> **YOUR OBJECTIVE**
Check each line of the material for "goes" and report how many lines have it, with nothing added.

**** RECORDS SHOWN

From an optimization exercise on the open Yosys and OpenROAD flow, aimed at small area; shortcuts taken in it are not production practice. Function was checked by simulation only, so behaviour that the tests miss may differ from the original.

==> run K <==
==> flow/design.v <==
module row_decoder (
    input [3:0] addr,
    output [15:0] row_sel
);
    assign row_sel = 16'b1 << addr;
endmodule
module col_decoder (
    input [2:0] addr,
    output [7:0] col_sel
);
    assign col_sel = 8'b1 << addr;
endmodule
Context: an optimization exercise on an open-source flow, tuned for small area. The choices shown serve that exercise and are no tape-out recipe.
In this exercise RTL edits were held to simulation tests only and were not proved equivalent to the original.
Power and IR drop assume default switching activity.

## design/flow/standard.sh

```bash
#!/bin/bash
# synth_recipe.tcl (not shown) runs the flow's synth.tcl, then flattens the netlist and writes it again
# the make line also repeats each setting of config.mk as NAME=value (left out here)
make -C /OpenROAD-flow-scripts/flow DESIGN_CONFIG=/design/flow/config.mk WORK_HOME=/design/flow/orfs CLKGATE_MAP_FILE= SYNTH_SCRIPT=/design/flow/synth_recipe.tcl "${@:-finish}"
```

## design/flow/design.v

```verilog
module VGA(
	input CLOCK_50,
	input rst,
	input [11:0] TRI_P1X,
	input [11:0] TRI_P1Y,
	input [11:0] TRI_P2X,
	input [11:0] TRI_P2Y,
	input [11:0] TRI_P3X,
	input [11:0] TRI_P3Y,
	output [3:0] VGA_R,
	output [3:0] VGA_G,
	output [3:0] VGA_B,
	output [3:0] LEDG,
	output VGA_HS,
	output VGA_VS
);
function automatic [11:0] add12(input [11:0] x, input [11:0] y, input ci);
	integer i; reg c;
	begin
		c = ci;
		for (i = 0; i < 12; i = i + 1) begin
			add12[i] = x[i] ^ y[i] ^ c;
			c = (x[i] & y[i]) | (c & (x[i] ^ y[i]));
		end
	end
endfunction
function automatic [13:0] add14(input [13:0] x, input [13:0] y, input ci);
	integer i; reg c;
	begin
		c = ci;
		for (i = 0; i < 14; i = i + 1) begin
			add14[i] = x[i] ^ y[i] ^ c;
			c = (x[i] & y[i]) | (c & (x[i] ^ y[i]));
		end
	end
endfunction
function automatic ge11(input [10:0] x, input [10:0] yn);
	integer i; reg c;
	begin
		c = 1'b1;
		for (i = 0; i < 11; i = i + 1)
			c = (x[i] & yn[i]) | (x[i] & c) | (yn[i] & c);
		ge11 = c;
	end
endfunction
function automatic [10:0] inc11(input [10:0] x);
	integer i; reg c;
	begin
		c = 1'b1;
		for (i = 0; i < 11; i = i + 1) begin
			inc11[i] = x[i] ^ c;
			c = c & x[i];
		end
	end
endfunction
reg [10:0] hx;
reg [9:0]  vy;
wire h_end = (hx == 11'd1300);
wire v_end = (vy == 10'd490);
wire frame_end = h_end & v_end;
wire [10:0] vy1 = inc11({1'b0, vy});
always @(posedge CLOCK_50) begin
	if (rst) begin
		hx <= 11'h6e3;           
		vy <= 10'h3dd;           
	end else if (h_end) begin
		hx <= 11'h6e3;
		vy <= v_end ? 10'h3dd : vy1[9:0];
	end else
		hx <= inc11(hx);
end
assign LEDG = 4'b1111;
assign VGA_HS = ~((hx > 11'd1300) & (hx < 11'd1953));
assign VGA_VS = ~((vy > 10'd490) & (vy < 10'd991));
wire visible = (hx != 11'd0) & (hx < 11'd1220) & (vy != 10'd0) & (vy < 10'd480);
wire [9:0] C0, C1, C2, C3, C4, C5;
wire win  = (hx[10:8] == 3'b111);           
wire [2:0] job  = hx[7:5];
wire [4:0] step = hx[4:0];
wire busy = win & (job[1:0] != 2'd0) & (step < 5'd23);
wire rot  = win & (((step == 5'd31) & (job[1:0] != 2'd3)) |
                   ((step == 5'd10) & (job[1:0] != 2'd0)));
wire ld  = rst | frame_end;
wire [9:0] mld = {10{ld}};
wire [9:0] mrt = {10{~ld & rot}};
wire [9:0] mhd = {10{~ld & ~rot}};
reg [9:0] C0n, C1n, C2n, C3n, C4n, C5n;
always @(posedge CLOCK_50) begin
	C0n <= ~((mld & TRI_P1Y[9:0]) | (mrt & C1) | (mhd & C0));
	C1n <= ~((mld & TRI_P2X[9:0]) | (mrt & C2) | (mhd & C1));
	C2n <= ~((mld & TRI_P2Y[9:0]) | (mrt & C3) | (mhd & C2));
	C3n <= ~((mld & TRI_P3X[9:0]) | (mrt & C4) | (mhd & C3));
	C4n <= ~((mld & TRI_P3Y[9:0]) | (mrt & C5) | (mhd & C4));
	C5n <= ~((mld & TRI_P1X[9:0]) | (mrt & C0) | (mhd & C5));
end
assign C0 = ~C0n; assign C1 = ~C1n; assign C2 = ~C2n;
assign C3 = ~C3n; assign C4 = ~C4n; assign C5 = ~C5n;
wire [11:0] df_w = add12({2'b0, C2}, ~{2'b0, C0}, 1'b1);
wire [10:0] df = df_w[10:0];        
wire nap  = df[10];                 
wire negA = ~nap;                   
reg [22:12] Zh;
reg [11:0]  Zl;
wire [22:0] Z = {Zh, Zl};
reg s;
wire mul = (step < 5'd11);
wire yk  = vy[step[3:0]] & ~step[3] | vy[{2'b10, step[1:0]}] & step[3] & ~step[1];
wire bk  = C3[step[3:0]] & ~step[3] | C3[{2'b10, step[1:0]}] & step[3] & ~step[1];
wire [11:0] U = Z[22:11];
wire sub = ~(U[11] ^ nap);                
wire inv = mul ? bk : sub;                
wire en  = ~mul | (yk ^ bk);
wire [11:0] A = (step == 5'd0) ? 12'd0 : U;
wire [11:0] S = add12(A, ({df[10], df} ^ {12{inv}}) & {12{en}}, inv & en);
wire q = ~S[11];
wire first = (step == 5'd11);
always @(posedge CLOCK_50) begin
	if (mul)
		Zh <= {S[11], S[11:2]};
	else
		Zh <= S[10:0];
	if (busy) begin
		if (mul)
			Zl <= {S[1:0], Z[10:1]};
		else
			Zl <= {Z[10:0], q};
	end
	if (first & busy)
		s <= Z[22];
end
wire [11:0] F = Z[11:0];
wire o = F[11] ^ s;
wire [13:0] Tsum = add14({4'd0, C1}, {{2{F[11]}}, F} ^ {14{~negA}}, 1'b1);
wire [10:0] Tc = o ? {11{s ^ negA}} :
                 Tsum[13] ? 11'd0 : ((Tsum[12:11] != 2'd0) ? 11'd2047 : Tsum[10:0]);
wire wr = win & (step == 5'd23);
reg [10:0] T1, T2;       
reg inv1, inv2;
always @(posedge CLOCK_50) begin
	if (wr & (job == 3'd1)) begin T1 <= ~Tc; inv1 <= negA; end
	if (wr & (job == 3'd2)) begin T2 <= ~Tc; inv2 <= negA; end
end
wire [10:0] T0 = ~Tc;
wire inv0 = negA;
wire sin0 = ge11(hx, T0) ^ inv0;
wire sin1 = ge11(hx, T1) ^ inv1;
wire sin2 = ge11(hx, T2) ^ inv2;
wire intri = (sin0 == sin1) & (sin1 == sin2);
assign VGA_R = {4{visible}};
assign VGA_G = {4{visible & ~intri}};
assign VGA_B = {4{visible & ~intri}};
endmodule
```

********
**** RECORDS SHOWN

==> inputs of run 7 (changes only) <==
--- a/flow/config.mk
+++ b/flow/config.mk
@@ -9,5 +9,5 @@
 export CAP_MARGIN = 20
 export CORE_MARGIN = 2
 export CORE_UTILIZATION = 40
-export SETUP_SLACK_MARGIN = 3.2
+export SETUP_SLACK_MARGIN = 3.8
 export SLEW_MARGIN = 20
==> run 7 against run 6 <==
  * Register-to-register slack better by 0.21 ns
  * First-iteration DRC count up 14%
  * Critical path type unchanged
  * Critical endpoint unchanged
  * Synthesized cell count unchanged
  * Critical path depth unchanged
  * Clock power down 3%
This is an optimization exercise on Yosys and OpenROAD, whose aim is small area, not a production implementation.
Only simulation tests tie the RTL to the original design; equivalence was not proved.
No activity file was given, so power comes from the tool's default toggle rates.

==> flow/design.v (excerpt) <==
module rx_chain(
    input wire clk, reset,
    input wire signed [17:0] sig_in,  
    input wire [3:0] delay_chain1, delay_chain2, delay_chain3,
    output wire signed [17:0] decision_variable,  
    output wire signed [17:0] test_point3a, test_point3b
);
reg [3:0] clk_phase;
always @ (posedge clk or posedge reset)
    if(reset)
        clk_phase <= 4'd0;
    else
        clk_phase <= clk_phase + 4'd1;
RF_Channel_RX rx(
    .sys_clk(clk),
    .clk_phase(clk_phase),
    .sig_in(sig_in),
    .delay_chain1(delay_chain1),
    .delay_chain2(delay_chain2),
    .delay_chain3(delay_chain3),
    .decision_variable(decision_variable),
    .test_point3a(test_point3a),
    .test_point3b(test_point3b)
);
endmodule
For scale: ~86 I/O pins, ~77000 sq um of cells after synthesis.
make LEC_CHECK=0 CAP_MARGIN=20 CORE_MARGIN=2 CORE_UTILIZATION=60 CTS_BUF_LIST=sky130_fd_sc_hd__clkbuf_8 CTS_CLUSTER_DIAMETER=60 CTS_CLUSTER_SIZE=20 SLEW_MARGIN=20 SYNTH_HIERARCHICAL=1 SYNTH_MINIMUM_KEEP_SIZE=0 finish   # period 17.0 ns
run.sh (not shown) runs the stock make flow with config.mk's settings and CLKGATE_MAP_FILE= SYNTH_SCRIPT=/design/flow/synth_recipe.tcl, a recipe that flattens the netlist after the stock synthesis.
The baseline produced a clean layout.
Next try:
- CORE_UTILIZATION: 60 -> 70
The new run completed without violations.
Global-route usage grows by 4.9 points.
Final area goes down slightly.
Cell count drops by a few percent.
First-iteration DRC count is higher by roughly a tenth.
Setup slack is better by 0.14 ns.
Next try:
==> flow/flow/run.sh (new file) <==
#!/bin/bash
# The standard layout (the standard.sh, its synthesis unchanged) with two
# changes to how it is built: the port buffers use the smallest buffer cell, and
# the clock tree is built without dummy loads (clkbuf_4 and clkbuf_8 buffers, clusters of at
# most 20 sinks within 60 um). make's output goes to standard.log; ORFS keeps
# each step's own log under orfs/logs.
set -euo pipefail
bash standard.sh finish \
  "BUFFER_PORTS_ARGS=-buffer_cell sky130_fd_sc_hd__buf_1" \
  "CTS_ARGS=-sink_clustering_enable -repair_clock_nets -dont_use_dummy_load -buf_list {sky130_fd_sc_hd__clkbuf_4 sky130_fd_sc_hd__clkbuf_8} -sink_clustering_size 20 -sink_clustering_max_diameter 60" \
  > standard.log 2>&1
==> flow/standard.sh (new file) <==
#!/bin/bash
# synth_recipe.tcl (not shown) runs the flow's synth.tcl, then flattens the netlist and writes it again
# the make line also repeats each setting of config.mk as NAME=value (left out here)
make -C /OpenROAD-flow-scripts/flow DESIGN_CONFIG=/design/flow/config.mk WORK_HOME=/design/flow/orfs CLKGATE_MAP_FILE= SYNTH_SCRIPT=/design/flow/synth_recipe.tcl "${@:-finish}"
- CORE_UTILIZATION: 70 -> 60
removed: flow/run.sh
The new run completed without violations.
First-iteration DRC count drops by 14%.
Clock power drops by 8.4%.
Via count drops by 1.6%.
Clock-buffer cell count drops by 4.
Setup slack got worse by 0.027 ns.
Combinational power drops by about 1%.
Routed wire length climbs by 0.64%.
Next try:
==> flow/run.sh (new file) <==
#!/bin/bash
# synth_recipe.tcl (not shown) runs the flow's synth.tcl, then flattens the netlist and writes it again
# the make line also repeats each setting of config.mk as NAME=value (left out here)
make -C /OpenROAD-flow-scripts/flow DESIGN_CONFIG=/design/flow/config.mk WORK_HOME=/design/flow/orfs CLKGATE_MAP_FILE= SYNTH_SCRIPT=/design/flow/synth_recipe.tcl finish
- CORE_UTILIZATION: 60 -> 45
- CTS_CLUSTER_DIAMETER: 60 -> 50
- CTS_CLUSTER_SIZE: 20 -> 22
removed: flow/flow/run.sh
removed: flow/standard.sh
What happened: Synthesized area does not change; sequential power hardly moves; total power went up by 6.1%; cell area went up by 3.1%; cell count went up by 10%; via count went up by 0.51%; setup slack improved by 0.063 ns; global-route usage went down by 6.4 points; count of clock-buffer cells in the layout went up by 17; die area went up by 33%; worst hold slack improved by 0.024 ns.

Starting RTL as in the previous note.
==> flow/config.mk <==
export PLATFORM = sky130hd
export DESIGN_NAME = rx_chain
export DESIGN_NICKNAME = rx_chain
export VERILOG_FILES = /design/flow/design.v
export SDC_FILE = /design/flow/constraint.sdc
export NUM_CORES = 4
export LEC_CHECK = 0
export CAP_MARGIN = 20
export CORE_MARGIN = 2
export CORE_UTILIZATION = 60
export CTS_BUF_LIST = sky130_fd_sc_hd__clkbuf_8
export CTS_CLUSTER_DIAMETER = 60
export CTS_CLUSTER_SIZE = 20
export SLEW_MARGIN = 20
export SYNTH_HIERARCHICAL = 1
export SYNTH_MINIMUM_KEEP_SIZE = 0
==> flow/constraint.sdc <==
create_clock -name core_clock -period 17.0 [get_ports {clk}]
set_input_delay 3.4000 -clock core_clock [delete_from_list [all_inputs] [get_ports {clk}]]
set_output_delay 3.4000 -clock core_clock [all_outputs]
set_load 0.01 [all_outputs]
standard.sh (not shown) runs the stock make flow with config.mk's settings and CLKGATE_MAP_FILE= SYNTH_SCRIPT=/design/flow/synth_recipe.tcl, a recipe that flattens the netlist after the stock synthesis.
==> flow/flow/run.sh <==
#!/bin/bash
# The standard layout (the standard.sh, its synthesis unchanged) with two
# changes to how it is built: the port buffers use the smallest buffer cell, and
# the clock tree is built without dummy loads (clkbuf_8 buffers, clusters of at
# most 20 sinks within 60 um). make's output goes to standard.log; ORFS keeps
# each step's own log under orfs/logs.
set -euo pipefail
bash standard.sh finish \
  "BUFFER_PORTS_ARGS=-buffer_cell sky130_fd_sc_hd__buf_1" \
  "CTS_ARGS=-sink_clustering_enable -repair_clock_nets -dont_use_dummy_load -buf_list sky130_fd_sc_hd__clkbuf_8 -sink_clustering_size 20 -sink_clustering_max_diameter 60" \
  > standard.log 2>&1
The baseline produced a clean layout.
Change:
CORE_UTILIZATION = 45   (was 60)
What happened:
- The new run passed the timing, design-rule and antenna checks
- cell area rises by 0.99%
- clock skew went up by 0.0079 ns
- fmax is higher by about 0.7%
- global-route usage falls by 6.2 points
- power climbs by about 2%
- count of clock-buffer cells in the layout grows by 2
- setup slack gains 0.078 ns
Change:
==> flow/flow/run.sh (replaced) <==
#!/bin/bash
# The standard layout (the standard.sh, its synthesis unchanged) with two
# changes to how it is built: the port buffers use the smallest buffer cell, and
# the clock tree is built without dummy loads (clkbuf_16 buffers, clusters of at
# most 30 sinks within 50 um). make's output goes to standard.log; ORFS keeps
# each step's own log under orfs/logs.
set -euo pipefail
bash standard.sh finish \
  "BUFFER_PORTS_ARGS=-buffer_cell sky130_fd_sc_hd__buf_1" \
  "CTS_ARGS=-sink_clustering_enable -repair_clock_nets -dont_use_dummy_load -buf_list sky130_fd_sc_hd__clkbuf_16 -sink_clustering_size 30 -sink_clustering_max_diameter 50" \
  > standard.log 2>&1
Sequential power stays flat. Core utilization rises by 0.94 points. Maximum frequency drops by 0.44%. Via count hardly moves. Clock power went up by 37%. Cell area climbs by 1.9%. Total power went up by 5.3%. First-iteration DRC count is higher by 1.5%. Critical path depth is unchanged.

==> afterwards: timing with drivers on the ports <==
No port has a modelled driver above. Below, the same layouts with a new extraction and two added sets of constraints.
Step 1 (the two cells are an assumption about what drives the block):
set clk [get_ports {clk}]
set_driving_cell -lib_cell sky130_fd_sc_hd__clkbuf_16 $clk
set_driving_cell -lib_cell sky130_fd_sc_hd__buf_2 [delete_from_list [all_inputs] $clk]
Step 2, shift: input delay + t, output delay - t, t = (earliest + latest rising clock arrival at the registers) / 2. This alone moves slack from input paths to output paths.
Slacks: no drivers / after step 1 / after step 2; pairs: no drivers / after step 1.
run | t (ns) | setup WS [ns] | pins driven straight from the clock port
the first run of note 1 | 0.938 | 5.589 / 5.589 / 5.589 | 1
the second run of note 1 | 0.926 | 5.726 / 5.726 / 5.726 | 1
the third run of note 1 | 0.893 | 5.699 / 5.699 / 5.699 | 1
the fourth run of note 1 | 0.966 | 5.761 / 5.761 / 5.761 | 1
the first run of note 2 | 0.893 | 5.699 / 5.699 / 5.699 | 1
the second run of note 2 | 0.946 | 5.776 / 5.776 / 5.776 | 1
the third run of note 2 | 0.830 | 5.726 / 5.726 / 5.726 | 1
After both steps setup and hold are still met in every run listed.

********

> **WRITTEN ANSWER**
4